Pecan Crescents
Ingredients:
2 lbs 10X powdered sugar
1 lb salted butter (do not substitute margarine or vegetable shortening)
4 cups flour
Vanilla
1 lb of Pecans
Very large plastic bag (about the size of a small garbage bag)
Set butter out in container to soften. Set aside until it reaches room temperature. Remove from packaging before softening. Do not melt in microwave. Hint: set it out the night before
Finely chop pecans in food processor. Set aside. (if you think you can do it by hand, knock yourself out.)
Cream together in large mixing bowl:
1 lb softened butter
1 cup of powered sugar
4 cups of flour
2 ½ teaspoons of vanilla
Then mix in 3 cups of the finely chopped pecans.
Mix together well. Unless you have a kitchen tool to mix very (very) thick dough use your hands to blend together well. The dough should be about the consistency of Playdoh but tastes and smells better.
Place ½ of the remaining powered sugar in the large bag. (The rest of the powered sugar will be used to refresh the bag after the first sheet of cookies.) Hint: It helps if you have the bag lining a large container.
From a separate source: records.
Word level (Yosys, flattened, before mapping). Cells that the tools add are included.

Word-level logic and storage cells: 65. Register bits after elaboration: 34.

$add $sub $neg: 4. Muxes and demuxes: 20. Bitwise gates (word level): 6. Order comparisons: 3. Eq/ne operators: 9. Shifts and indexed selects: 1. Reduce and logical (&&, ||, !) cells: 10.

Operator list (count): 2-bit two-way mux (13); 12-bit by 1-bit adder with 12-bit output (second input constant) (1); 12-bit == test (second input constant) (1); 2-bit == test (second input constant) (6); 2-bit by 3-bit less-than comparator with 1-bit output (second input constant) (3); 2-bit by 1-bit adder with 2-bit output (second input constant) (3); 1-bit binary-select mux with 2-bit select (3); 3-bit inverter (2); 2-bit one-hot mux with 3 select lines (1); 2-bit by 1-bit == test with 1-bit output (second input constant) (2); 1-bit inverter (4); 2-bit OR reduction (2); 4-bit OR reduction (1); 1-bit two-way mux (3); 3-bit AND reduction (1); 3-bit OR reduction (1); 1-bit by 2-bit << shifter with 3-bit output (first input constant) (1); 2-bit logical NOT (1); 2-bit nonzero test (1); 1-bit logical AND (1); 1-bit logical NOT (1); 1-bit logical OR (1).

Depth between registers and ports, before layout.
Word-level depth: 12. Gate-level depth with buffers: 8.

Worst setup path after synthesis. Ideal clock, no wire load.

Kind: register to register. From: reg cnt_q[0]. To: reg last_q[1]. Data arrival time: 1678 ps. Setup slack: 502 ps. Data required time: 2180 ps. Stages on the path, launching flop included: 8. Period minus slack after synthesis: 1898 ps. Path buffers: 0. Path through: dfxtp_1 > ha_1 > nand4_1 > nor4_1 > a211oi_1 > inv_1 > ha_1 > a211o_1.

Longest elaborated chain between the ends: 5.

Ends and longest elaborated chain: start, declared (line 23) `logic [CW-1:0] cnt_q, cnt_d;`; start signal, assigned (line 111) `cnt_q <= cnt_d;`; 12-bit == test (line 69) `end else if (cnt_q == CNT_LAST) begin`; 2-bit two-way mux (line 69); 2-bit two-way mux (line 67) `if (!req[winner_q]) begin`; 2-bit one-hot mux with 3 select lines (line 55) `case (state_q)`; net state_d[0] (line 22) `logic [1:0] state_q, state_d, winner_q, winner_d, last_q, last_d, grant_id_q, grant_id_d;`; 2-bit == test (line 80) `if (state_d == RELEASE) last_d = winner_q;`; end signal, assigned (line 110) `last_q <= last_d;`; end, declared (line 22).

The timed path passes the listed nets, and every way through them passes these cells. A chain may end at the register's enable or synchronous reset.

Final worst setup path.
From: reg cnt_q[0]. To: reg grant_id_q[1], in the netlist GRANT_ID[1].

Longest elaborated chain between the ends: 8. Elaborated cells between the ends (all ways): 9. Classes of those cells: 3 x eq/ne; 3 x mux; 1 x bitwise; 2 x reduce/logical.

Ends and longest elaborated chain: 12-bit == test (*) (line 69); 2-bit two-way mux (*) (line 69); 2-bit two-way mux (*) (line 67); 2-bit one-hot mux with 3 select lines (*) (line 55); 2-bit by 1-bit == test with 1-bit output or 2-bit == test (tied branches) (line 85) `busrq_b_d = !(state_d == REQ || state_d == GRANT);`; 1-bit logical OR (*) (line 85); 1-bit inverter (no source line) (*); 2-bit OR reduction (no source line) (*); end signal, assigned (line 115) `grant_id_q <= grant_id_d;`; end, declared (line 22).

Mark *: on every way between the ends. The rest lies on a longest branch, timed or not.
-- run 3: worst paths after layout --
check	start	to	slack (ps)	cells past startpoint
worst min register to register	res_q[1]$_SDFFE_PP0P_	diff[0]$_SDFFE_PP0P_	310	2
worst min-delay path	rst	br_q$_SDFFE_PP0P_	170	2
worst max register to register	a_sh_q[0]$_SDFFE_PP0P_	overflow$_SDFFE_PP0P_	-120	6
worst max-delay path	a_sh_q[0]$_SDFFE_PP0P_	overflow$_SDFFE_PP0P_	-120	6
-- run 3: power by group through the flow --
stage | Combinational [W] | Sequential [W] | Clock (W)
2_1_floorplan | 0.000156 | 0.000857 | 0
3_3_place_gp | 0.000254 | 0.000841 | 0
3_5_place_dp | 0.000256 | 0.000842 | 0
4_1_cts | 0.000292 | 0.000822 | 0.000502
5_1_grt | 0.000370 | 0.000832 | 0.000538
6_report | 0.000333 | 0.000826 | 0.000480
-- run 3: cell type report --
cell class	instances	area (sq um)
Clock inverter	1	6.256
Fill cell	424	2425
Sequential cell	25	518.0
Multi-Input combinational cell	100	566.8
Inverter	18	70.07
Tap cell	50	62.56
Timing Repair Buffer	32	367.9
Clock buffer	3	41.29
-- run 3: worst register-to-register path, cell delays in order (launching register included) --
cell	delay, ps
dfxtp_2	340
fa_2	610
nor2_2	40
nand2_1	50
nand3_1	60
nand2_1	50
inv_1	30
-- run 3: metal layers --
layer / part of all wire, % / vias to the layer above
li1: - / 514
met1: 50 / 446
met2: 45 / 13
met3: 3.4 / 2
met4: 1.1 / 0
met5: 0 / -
Use spoon to cut out about a heaping teaspoon of dough and roll in your hands until you form a roll about the diameter of a finger and about 1 ½ inch long. Form into a crescent and place on un-greased cookie sheet.
Bake cookies at 350 degrees for 20 minutes or until brown. (cooking time may vary depending on size of cookies.) Remove from oven and let cool for 10 minutes.
Place cookies in bag with powered sugar and shake to coat. Remove coated cookies and package as desired.
Makes about 2-2½ cookie sheets full.
Hint: If you use disposable cookie sheets place a regular cooking sheet below it to prevent burning and catastrophic cookie sheet collapse.